On the Choice of Average Solar Zenith Angle

Abstract:

Studies with idealized climate models often make simplifying decisions to average solar radiation over space and time. But clear-sky and cloud albedo are increasing functions of the solar zenith angle, so the choice of average solar zenith angle is important and can lead to significant climate biases. Here, I use radiative transfer calculations for a pure scattering atmosphere and with a more detailed radiative transfer model to argue that one should in general choose the insolation-weighted zenith angle, rather than the simpler daytime-average zenith angle. The insolation-weighted zenith angle is especially superior if clouds are responsible for much of the shortwave reflection.

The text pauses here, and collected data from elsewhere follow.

**config.mk**
```make
export PLATFORM = sky130hd
export DESIGN_NAME = psram_burst_ctrl
export DESIGN_NICKNAME = d
export VERILOG_FILES = /design/src/rtl/psram_pkg.sv /design/src/rtl/psram_cfg_shadow.sv /design/src/rtl/psram_len_sel.sv /design/src/rtl/psram_wait_norm.sv /design/src/rtl/psram_burst_ctrl.sv
export SDC_FILE = /design/constraint.sdc
export NUM_CORES = 1
export LEC_CHECK = 0
export BUFFER_PORTS_ARGS = -buffer_cell sky130_fd_sc_hd__buf_2
export CAP_MARGIN = 20
export CORE_MARGIN = 4
export CORE_UTILIZATION = 35
export DETAILED_ROUTE_END_ITERATION = 10
export GPL_ROUTABILITY_DRIVEN = 0
export SLEW_MARGIN = 20
export SYNTH_ARGS = -nofsm -noshare
export SYNTH_HDL_FRONTEND = slang
export SYNTH_HIERARCHICAL = 1
export SYNTH_SLANG_ARGS = --single-unit
```
**constraint.sdc**
```tcl
create_clock -name clk -period 5 [get_ports clk]
set_input_delay 0 -clock clk [delete_from_list [all_inputs] [get_ports clk]]
set_output_delay 0 -clock clk [all_outputs]
set_load 0.05 [all_outputs]
```
**src/rtl/psram_pkg.sv**
```systemverilog
package psram_pkg;
    localparam int LAT_W  = 3;
    localparam int BLEN_W = 3;

    typedef enum logic [1:0] {
        ST_IDLE = 2'd0,
        ST_ADDR = 2'd1,
        ST_LAT  = 2'd2,
        ST_DATA = 2'd3
    } phase_e;

    typedef struct packed {
        logic [LAT_W-1:0]  lat;
        logic              wait_hi;
        logic [BLEN_W-1:0] blen;
    } bus_cfg_t;

    localparam bus_cfg_t BUS_CFG_RST = '{lat: 3'd3, wait_hi: 1'b0, blen: 3'd7};
endpackage

```
**src/rtl/psram_cfg_shadow.sv**
```systemverilog
module psram_cfg_shadow
    import psram_pkg::*;
#(
    parameter logic [1:0] SEL_BUS = 2'b10
) (
    input  logic              clk,
    input  logic              rst_n,
    input  logic              load,
    input  logic [1:0]        sel,
    input  logic [LAT_W-1:0]  lat,
    input  logic              wait_hi,
    input  logic [BLEN_W-1:0] blen,
    output bus_cfg_t          cfg
);
    bus_cfg_t cfg_d, cfg_q;

    always_comb begin
        cfg_d = cfg_q;
        if (load && sel == SEL_BUS) begin
            cfg_d.lat     = lat;
            cfg_d.wait_hi = wait_hi;
            cfg_d.blen    = blen;
        end
    end

    always_ff @(posedge clk or negedge rst_n) begin
        if (!rst_n) cfg_q <= BUS_CFG_RST;
        else        cfg_q <= cfg_d;
    end

    assign cfg = cfg_q;
endmodule

```
**src/rtl/psram_len_sel.sv**
```systemverilog
module psram_len_sel
    import psram_pkg::*;
#(
    parameter int BEAT_W = 5
) (
    input  logic [BEAT_W-1:0] req_beats,
    input  logic              is_read,
    input  logic [BLEN_W-1:0] blen,
    output logic [BEAT_W-1:0] eff_beats
);
    logic [BEAT_W-1:0] base;
    logic [BEAT_W-1:0] cap;

    always_comb begin
        base = (req_beats == '0) ? BEAT_W'(1) : req_beats;
        unique case (blen)
            3'd1:    cap = BEAT_W'(4);
            3'd2:    cap = BEAT_W'(8);
            3'd3:    cap = BEAT_W'(16);
            default: cap = '0;
        endcase
        eff_beats = (is_read && cap != '0 && base > cap) ? cap : base;
    end
endmodule

```
**src/rtl/psram_wait_norm.sv**
```systemverilog
module psram_wait_norm (
    input  logic mem_wait,
    input  logic wait_hi,
    output logic wait_act
);
    assign wait_act = wait_hi ? mem_wait : ~mem_wait;
endmodule

```
**src/rtl/psram_burst_ctrl.sv**
```systemverilog
module psram_burst_ctrl
    import psram_pkg::*;
#(
    parameter int ADDR_W   = 22,
    parameter int DATA_W   = 16,
    parameter int BEAT_W   = 5,
    parameter int SEL_LSB  = 18,
    parameter int LAT_LSB  = 11,
    parameter int POL_BIT  = 10,
    parameter int BLEN_LSB = 0
) (
    input  logic              clk,
    input  logic              rst_n,
    input  logic              req_valid,
    output logic              req_ready,
    input  logic              req_write,
    input  logic              req_cfg,
    input  logic [ADDR_W-1:0] req_addr,
    input  logic [BEAT_W-1:0] req_beats,
    input  logic [1:0]        req_bmask,
    input  logic [DATA_W-1:0] wr_data,
    output logic              wr_ready,
    output logic [DATA_W-1:0] rd_data,
    output logic              rd_valid,
    output logic              mem_clk_en,
    output logic [ADDR_W-1:0] mem_addr,
    output logic              mem_lat_n,
    output logic              mem_ce_n,
    output logic              mem_oe_n,
    output logic              mem_we_n,
    output logic              mem_ub_n,
    output logic              mem_lb_n,
    output logic              mem_cre,
    output logic [DATA_W-1:0] mem_dq_out,
    output logic              mem_dq_oe,
    input  logic [DATA_W-1:0] mem_dq_in,
    input  logic              mem_wait
);
    typedef struct packed {
        phase_e            st;
        logic [BEAT_W-1:0] cnt;
        logic [LAT_W-1:0]  lat;
        logic              wr;
        logic              cfg;
        logic [1:0]        be;
        logic [ADDR_W-1:0] addr;
    } regs_t;

    localparam regs_t REGS_RST = '{st: ST_IDLE, default: '0};

    regs_t             q, d;
    bus_cfg_t          bcfg;
    logic              wait_act;
    logic              take;
    logic              beat;
    logic [BEAT_W-1:0] eff_beats;

    assign take = req_valid && (q.st == ST_IDLE);

    psram_cfg_shadow u_shadow (
        .clk     (clk),
        .rst_n   (rst_n),
        .load    (take && req_cfg),
        .sel     (req_addr[SEL_LSB +: 2]),
        .lat     (req_addr[LAT_LSB +: LAT_W]),
        .wait_hi (req_addr[POL_BIT]),
        .blen    (req_addr[BLEN_LSB +: BLEN_W]),
        .cfg     (bcfg)
    );

    psram_len_sel #(.BEAT_W(BEAT_W)) u_len (
        .req_beats (req_beats),
        .is_read   (!req_write),
        .blen      (bcfg.blen),
        .eff_beats (eff_beats)
    );

    psram_wait_norm u_wait (
        .mem_wait (mem_wait),
        .wait_hi  (bcfg.wait_hi),
        .wait_act (wait_act)
    );

    assign beat = (q.st == ST_DATA) && !wait_act;

    always_comb begin
        d = q;
        unique case (q.st)
            ST_IDLE: begin
                if (take) begin
                    d.st   = ST_ADDR;
                    d.addr = req_addr;
                    d.wr   = req_write || req_cfg;
                    d.cfg  = req_cfg;
                    d.be   = req_cfg ? 2'b00 : req_bmask;
                    d.cnt  = eff_beats;
                    d.lat  = bcfg.lat;
                end
            end
            ST_ADDR: begin
                if (q.cfg)            d.st = ST_IDLE;
                else if (q.lat == '0) d.st = ST_DATA;
                else                  d.st = ST_LAT;
            end
            ST_LAT: begin
                d.lat = q.lat - 1'b1;
                if (q.lat == LAT_W'(1)) d.st = ST_DATA;
            end
            ST_DATA: begin
                if (!wait_act) begin
                    d.cnt = q.cnt - 1'b1;
                    if (q.cnt == BEAT_W'(1)) d.st = ST_IDLE;
                end
            end
            default: d.st = ST_IDLE;
        endcase
    end

    always_ff @(posedge clk or negedge rst_n) begin
        if (!rst_n) q <= REGS_RST;
        else        q <= d;
    end

    assign req_ready  = (q.st == ST_IDLE);
    assign mem_clk_en = (q.st != ST_IDLE);
    assign mem_ce_n   = (q.st == ST_IDLE);
    assign mem_lat_n  = (q.st != ST_ADDR);
    assign mem_we_n   = !((q.st == ST_ADDR) && q.wr);
    assign mem_cre    = (q.st == ST_ADDR) && q.cfg;
    assign mem_oe_n   = !((q.st == ST_DATA) && !q.wr);
    assign mem_dq_oe  = (q.st == ST_DATA) && q.wr;
    assign mem_dq_out = wr_data;
    assign mem_addr   = q.addr;
    assign mem_ub_n   = (q.st == ST_IDLE) || !q.be[1];
    assign mem_lb_n   = (q.st == ST_IDLE) || !q.be[0];
    assign rd_valid   = beat && !q.wr;
    assign rd_data    = mem_dq_in;
    assign wr_ready   = beat && q.wr;
endmodule

```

Use of the daytime-average zenith angle may lead to a high bias in planetary albedo of ~3%, equivalent to a deficit in shortwave absorption of 10 W m^-2 in the global energy budget (comparable to the radiative forcing of a roughly sixfold change in CO₂ concentration). Other studies that have used general circulation models with spatially constant insolation have underestimated the global-mean zenith angle, with a consequent low bias in planetary albedo of ~2-6%, or a surplus in shortwave absorption of ~7-20 W m^-2 in the global energy budget. I also discuss how a simple time-varying solar zenith angle could be used to minimize zenith angle-related biases in albedo for models of global climate that choose to spatially homogenize insolation.